Steve loves spending his weekends outdoors, especially target shooting and flying drones. Steve looks forward to his family’s weekly Friday night dinner dates where they get to spend time with all the children and grandchildren.

When asked about his favorite thing about working at Beasley Allen, Steve said it is the comradery. He says “the IT guys have been working together for many years and have become more like family.”

Steve, a dedicated employee, has an important job in the firm. He works hard in that role. We are fortunate to have Steve with us.

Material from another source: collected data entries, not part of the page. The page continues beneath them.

This design comes from an exercise in tuning for small area on the open sky130 flow, not from production work.
Only simulation tests tie the RTL to the original design; equivalence was not proved.
No driver is modelled on the clock port, so clocking that relies on it looks cheaper here than on a real chip.
Power and IR drop assume default switching activity.

===== flow/design.v =====
module drive_state_fsm #(
    parameter [31:0] EXCL_CLS   = 32'h0000_0064, EXCL_INST   = 32'h0000_0001, EXCL_ATTR   = 32'h0000_2000,
    parameter [31:0] CW_CLS     = 32'h0000_0064, CW_INST     = 32'h0000_0001, CW_ATTR     = 32'h0000_6040,
    parameter [31:0] SW_CLS     = 32'h0000_0064, SW_INST     = 32'h0000_0001, SW_ATTR     = 32'h0000_6041,
    parameter [31:0] OPMODE_CLS = 32'h0000_0064, OPMODE_INST = 32'h0000_0001, OPMODE_ATTR = 32'h0000_6060,
    parameter [31:0] JOG_CLS    = 32'h0000_0065, JOG_INST    = 32'h0000_0002, JOG_ATTR    = 32'h0000_2101,
    parameter [31:0] JOGVEL_CLS = 32'h0000_0065, JOGVEL_INST = 32'h0000_0002, JOGVEL_ATTR = 32'h0000_60FF,
    parameter [31:0] POLL_TICKS        = 32'd100,    
    parameter [31:0] RETRY_DELAY_TICKS = 32'd500
) (
    input  wire        clk,
    input  wire        rst,             
    input  wire        tick,
    input  wire        cmd_valid,
    input  wire [63:0] cmd_word,
    output wire        cmd_ready,
    output reg         done,
    output wire [3:0]  res_code,
    output reg  [3:0]  res_op,
    output reg  [7:0]  res_detail,
    output reg  [15:0] res_sw,
    output reg         res_sw_valid,
    output reg  [2:0]  phase,
    output wire        busy,
    output reg  [15:0] last_sw,
    output reg         last_sw_valid,
    output wire        alarm_stop_fail,
    output reg         req_valid,
    output reg         req_write,       
    output reg  [31:0] req_cls,
    output reg  [31:0] req_inst,
    output reg  [31:0] req_attr,
    output reg  [2:0]  req_len,         
    output reg  [31:0] req_data,        
    input  wire        rsp_valid,
    input  wire        rsp_ok,
    input  wire [1:0]  rsp_len,         
    input  wire [15:0] rsp_data         
);
    localparam [2:0] OP_NONE  = 3'd0, OP_CLAIM = 3'd1, OP_ENABLE = 3'd2, OP_DISABLE = 3'd3,
                     OP_TRIG  = 3'd4, OP_STOP  = 3'd5, OP_RDSTAT = 3'd6, OP_WAITB   = 3'd7;
    localparam [2:0] RC_OK = 3'd0, RC_TIMEOUT = 3'd1, RC_TRANSPORT = 3'd2,
                     RC_ENCODING = 3'd3, RC_PHASE = 3'd4, RC_ILLEGAL = 3'd5,
                     RC_ARG = 3'd6, RC_NONE = 3'd7;
    localparam [2:0] PH_IDLE = 3'd0, PH_CLAIMED = 3'd1, PH_RTSO = 3'd2,
                     PH_SWON = 3'd3, PH_OPEN = 3'd4, PH_RELEASED = 3'd5;
    reg  [2:0]  op;         
    reg         slp;        
    reg         enrd;       
    reg  [1:0]  k;          
    reg  [2:0]  aux;        
    reg  [7:0]  n;          
    reg  [31:0] W;          
    reg  [31:0] C;          
    reg  [8:0]  P;          
    reg         ld;         
    reg         Cov;        
    reg         stop_fail;
    reg  [2:0]  rc;
    assign busy            = (op != OP_NONE);
    assign cmd_ready       = ~busy;
    assign alarm_stop_fail = stop_fail;
    assign res_code        = {&rc, rc};
    wire [3:0] w_opc = cmd_word[3:0];
    wire z_hi = (cmd_word[63:32] == 32'd0);
    wire z_h  = (cmd_word[31:16] == 16'd0);
    wire z_b  = (cmd_word[15:8]  == 8'd0);
    wire z_z  = (cmd_word[7:4]   == 4'd0);
    reg  w_legal;
    always @(*) begin
        case (w_opc)
            4'd1:    w_legal = z_z && (cmd_word[15:9] == 7'd0);
            4'd2:    w_legal = z_z && z_b && z_h;
            4'd3,
            4'd5,
            4'd6:    w_legal = z_z && z_b && z_h && z_hi;
            4'd4:    w_legal = z_z && z_hi;
            4'd7:    w_legal = z_z && z_h && (cmd_word[15:13] == 3'd0);
            default: w_legal = 1'b0;
        endcase
    end
    wire accept = cmd_valid && !busy;
    wire rsp    = rsp_valid && busy && !slp;
    wire wake;              
    wire is_en   = (op == OP_ENABLE);
    wire wact    = (op == OP_WAITB) || (is_en && enrd);    
    wire rd_req  = wact || (op == OP_RDSTAT);              
    wire rd_sw   = rsp_ok && rsp_len[1];
    wire rd_enc  = rsp_ok && (rsp_len == 2'd1);
    wire       trig_retry = wake && (op == OP_TRIG);
    wire       last_att   = (C[23:17] == 7'h7F) && !C[16];
    wire [3:0] wb_sel = is_en ? {2'b00, n[1:0] - 2'd1} : {aux[1:0], k};
    wire       wb_tgt = is_en | aux[2];
    wire rd_match = rd_sw && (rsp_data[wb_sel] == wb_tgt);
    wire        ldnow = rsp && (op == OP_CLAIM) && (k == 2'd2);
    wire [31:0] Cm   = (ld | ldnow) ? ~W : C;
    reg  [32:0] cy;
    reg  [31:0] Cn;
    integer     i;
    always @(*) begin
        cy[0] = tick && wact;
        for (i = 0; i < 32; i = i + 1) begin
            Cn[i]   = Cm[i] ^ cy[i];
            cy[i+1] = (Cm[i] & cy[i]) | (i == 15 ? trig_retry : 1'b0);
        end
    end
    wire        dl   = Cov | (&C[31:1]);    
    wire [2:0]  mask_n = rsp_ok ? n[2:0] : (n[2:0] | {k == 2'd3, k == 2'd2, k == 2'd1});
    reg         n_adv;      
    wire        n_up = n_adv && !(&n);
    reg  [8:0]  Pn;
    reg  [7:0]  n_inc;
    reg  [9:0]  pcy;
    reg  [8:0]  ncy;
    always @(*) begin
        pcy[0] = tick && slp;
        for (i = 0; i < 9; i = i + 1) begin
            Pn[i]    = P[i] ^ pcy[i];
            pcy[i+1] = P[i] & pcy[i];
        end
        ncy[0] = n_up;
        for (i = 0; i < 8; i = i + 1) begin
            n_inc[i] = n[i] ^ ncy[i];
            ncy[i+1] = n[i] & ncy[i];
        end
    end
    assign wake = pcy[9];
    localparam [8:0] P_POLL  = 9'd0 - POLL_TICKS[8:0];
    localparam [8:0] P_RETRY = 9'd0 - RETRY_DELAY_TICKS[8:0];
    localparam [2:0] R_EXCL = 3'd0, R_CW = 3'd1, R_SW = 3'd2, R_OPMODE = 3'd3,
                     R_JOG = 3'd4, R_JOGVEL = 3'd5;
    reg [2:0] rsel;
    always @(*) begin
        req_write = 1'b1;
        req_len   = 3'd2;
        req_data  = 32'd0;
        rsel      = R_JOG;
        case (op)
            OP_CLAIM: begin
                if (k == 2'd1) begin
                    rsel = R_EXCL;   req_data = 32'd1;
                end else if (k == 2'd2) begin
                    rsel = R_OPMODE; req_data = {16'd0, ~C[15:0]};
                end else begin
                    rsel = R_JOGVEL; req_data = ~C; req_len = 3'd4;
                end
            end
            OP_ENABLE: begin
                if (enrd) begin
                    rsel = R_SW; req_write = 1'b0; req_len = 3'd0;
                end else begin
                    rsel = R_CW;
                    req_data = {28'd0, n[1:0] == 2'd3, 3'b110 | {2'b00, n[1:0] != 2'd1}};
                end
            end
            OP_DISABLE: rsel = (k == 2'd1) ? R_JOG : (k == 2'd2) ? R_CW : R_EXCL;
            OP_TRIG:    req_data = {16'd0, ~C[15:0]};
            OP_STOP:    ;
            default: begin
                rsel = R_SW; req_write = 1'b0; req_len = 3'd0;
            end
        endcase
        case (rsel)
            R_EXCL:   begin req_cls = EXCL_CLS;   req_inst = EXCL_INST;   req_attr = EXCL_ATTR;   end
            R_CW:     begin req_cls = CW_CLS;     req_inst = CW_INST;     req_attr = CW_ATTR;     end
            R_SW:     begin req_cls = SW_CLS;     req_inst = SW_INST;     req_attr = SW_ATTR;     end
            R_OPMODE: begin req_cls = OPMODE_CLS; req_inst = OPMODE_INST; req_attr = OPMODE_ATTR; end
            R_JOG:    begin req_cls = JOG_CLS;    req_inst = JOG_INST;    req_attr = JOG_ATTR;    end
            default:  begin req_cls = JOGVEL_CLS; req_inst = JOGVEL_INST; req_attr = JOGVEL_ATTR; end
        endcase
    end
    reg  [2:0]  op_n;
    reg         slp_n, enrd_n, ld_n, issue;
    reg  [1:0]  k_n;
    reg  [2:0]  aux_n;
    reg  [7:0]  n_n;
    reg  [2:0]  phase_n;
    reg         sf_n;
    reg         lswv_clr;
    reg         slp_ld, slp_retry;
    reg         fin;
    reg  [2:0]  f_rc;
    reg  [3:0]  f_op;
    reg         f_dz;        
    reg         f_cap;       
    wire        lsw_we  = rsp && rd_req && rd_sw;
    wire [15:0] lsw_n   = lsw_we ? rsp_data : last_sw;
    wire        lswv_n  = lsw_we | (last_sw_valid & ~lswv_clr);
    always @(*) begin
        op_n      = op;
        slp_n     = slp;
        enrd_n    = enrd;
        ld_n      = 1'b0;
        issue     = 1'b0;
        k_n       = k;
        aux_n     = aux;
        n_n       = n_inc;
        n_adv     = 1'b0;
        phase_n   = phase;
        sf_n      = stop_fail;
        lswv_clr  = 1'b0;
        slp_ld    = 1'b0;
        slp_retry = 1'b0;
        fin       = 1'b0;
        f_rc      = RC_OK;
        f_op      = {1'b0, op};
        f_dz      = 1'b0;
        f_cap     = 1'b0;
        if (accept) begin
            k_n     = (w_opc[2:0] == OP_WAITB) ? cmd_word[9:8] : 2'd1;
            aux_n   = {cmd_word[12] | (z_hi & ~cmd_word[0]), cmd_word[11],
                       cmd_word[10] | (cmd_word[8] & ~cmd_word[1])};
            n_n     = {7'd0, ~(cmd_word[0] & ~cmd_word[2])};
            f_dz    = 1'b1;
            enrd_n  = 1'b0;
            f_op    = w_opc;
            if (!w_legal) begin
                fin  = 1'b1;
                f_rc = RC_ILLEGAL;
            end else begin
                case (w_opc[2:0])
                    OP_CLAIM: begin
                        if (phase != PH_IDLE && phase != PH_RELEASED) begin
                            fin = 1'b1; f_rc = RC_PHASE;
                        end else begin
                            op_n = OP_CLAIM; issue = 1'b1;
                        end
                    end
                    OP_ENABLE: begin
                        if (phase != PH_CLAIMED && phase != PH_RTSO && phase != PH_SWON) begin
                            fin = 1'b1; f_rc = RC_PHASE;
                        end else begin
                            op_n = OP_ENABLE; issue = 1'b1;
                            phase_n  = PH_CLAIMED;
                            lswv_clr = 1'b1;
                        end
                    end
                    OP_TRIG: begin
                        if (phase != PH_OPEN) begin
                            fin = 1'b1; f_rc = RC_PHASE;
                        end else if (z_h || z_b) begin
                            fin = 1'b1; f_rc = RC_ARG;
                        end else begin
                            op_n = OP_TRIG; issue = 1'b1;
                        end
                    end
                    OP_RDSTAT: begin
                        op_n = OP_RDSTAT; issue = 1'b1; lswv_clr = 1'b1;
                    end
                    OP_WAITB: begin
                        lswv_clr = 1'b1;
                        if (z_hi) begin
                            fin = 1'b1; f_rc = RC_TIMEOUT; f_cap = 1'b1;
                        end else begin
                            op_n = OP_WAITB; issue = 1'b1; ld_n = 1'b1;
                        end
                    end
                    default: begin   
                        op_n = w_opc[2:0]; issue = 1'b1;
                    end
                endcase
            end
        end else if (rsp) begin
            case (op)
                OP_CLAIM: begin
                    n_n     = {5'd0, mask_n};
                    f_rc    = (mask_n == 3'd0) ? RC_OK : RC_TRANSPORT;
                    if (!rsp_ok && aux[0]) begin
                        fin = 1'b1;
                    end else if (k == 2'd3) begin
                        fin = 1'b1; phase_n = PH_CLAIMED;
                    end else begin
                        k_n = k + 2'd1; issue = 1'b1;
                    end
                end
                OP_DISABLE: begin
                    n_n     = {5'd0, mask_n};
                    f_rc    = (mask_n == 3'd0) ? RC_OK : RC_TRANSPORT;
                    if (k == 2'd1) sf_n = !rsp_ok;
                    if (k == 2'd3) begin
                        fin = 1'b1; phase_n = PH_RELEASED;
                    end else begin
                        k_n = k + 2'd1; issue = 1'b1;
                    end
                end
                OP_STOP: begin
                    f_dz = 1'b1;
                    sf_n = !rsp_ok;
                    fin  = 1'b1;
                    f_rc = rsp_ok ? RC_OK : RC_TRANSPORT;
                end
                OP_TRIG: begin
                    if (rsp_ok) begin
                        fin = 1'b1;
                    end else if (last_att) begin
                        fin = 1'b1; f_rc = RC_TRANSPORT;
                    end else begin
                        slp_n = 1'b1; slp_ld = 1'b1; slp_retry = 1'b1;
                    end
                end
                OP_RDSTAT: begin
                    f_dz  = 1'b1;
                    fin   = 1'b1;
                    f_cap = 1'b1;
                    f_rc  = rd_sw ? RC_OK : rd_enc ? RC_ENCODING : RC_TRANSPORT;
                end
                default: begin   
                    f_cap = 1'b1;
                    if (is_en && !enrd) begin
                        if (!rsp_ok) begin
                            fin = 1'b1; f_rc = RC_TRANSPORT;
                        end else begin
                            lswv_clr = 1'b1;
                            if (aux[2]) begin
                                fin = 1'b1; f_rc = RC_TIMEOUT;
                            end else begin
                                enrd_n = 1'b1; issue = 1'b1; ld_n = 1'b1;
                            end
                        end
                    end else begin
                        if (rd_enc) begin
                            fin = 1'b1; f_rc = RC_ENCODING;
                        end else if (rd_match) begin
                            if (is_en) begin
                                phase_n = {1'b0, n[1:0]} + 3'd1;
                                if (n[1:0] == 2'd3) begin
                                    fin = 1'b1; f_dz = 1'b1;
                                end else begin
                                    n_adv = 1'b1; enrd_n = 1'b0; issue = 1'b1;
                                end
                            end else begin
                                fin = 1'b1;
                            end
                        end else begin
                            slp_n = 1'b1; slp_ld = 1'b1;
                        end
                    end
                end
            endcase
        end else if (wake) begin
            slp_n = 1'b0;
            if (op == OP_TRIG) begin
                issue = 1'b1; n_adv = 1'b1;
            end else begin
                f_cap = 1'b1;
                if (dl) begin
                    fin = 1'b1; f_rc = RC_TIMEOUT;
                end else begin
                    issue = 1'b1; n_adv = !is_en;
                end
            end
        end
        if (fin) begin
            op_n  = OP_NONE;
            slp_n = 1'b0;
        end
    end
    always @(posedge clk) begin
        ld   <= ld_n;
        k    <= k_n;
        aux  <= aux_n;
        n    <= n_n;
        if (accept) begin
            W  <= cmd_word[63:32];
        end
        C <= Cn;
        if (accept)
            C[23:0] <= ~{cmd_word[15:8], cmd_word[31:16]};
        Cov <= ~ld & (Cov | cy[32]);
        if (slp_ld)
            P <= slp_retry ? P_RETRY : P_POLL;
        else
            P <= Pn;
    end
    always @(posedge clk) begin
        if (rst) begin
            op            <= OP_NONE;
            slp           <= 1'b0;
            enrd          <= 1'b0;
            phase         <= PH_IDLE;
            stop_fail     <= 1'b0;
            last_sw       <= 16'd0;
            last_sw_valid <= 1'b0;
            rc            <= RC_NONE;
            res_op        <= 4'd0;
            res_detail    <= 8'd0;
            res_sw        <= 16'd0;
            res_sw_valid  <= 1'b0;
            done          <= 1'b0;
            req_valid     <= 1'b0;
        end else begin
            op            <= op_n;
            slp           <= slp_n;
            enrd          <= enrd_n;
            phase         <= phase_n;
            stop_fail     <= sf_n;
            last_sw       <= lsw_n;
            last_sw_valid <= lswv_n;
            done          <= fin;
            req_valid     <= issue;
            if (fin) begin
                rc           <= f_rc;
                res_op       <= f_op;
                res_detail   <= f_dz ? 8'd0 : n_n;
                res_sw       <= f_cap ? lsw_n : 16'd0;
                res_sw_valid <= f_cap & lswv_n;
            end
        end
    end
endmodule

Recognizing Important Role Of Essential Workers

Unprecedented times call for communities to come together in ways we never thought necessary. Under the threat of COVID-19 Alabama is under a mandatory “stay at home” order through the end of April, at least. While not as restrictive as “shelter in place” laws, everyone is being encouraged to stay home as much as possible, to limit contact with other people, to practice social distancing – maintaining at least six feet between yourself and others – and to wear masks to avoid spreading the novel coronavirus.

Some folks are blessed to be able to work from home, with small changes in their daily routine like taking meetings to the phone or video conferencing. Small businesses like restaurants and retail shops employed new ways to serve their customers, with many offering take-out and curbside services, or home delivery of products.

But many more cannot work from home, or are “essential workers” and vitally needed for our communities to keep operating. In particular, frontline responders – doctors, nurses and medical support staff; police officers, dispatchers, emergency medical technicians and firefighters – are working extra hard during the coronavirus pandemic to keep Montgomery running smoothly and safely.

Even in the best of times, these roles are stressful, involving unpredictable situations, long hours and high risks. These are far from the best of times. Yet, there they are. These dedicated individuals are stepping up without hesitation to take care of those who need help.

It has been encouraging to see our community reaching out to offer a heartfelt “thank you” in whatever way we can. Beasley Allen has been working in both Montgomery and Atlanta to look for ways to help, from delivering meals to health care workers and firefighters, to partnering with local restaurants to not only support these locally owned businesses but to also raise awareness and funds for hunger-relief organizations to help those unable to buy a healthy meal.

Who has time to think about dinner plans when you are doing everything you can to make it through such long hours and then thinking about how your own family will be affected, or who doesn’t know where they will get the money to keep a roof over their heads? We at Beasley Allen are privileged and honored to play a small part in making life a little bit easier for those who are working so hard to help protect our communities. It’s what we stand for – “helping those who need it most” has been our firm motto from the beginning and is something we work toward every single day.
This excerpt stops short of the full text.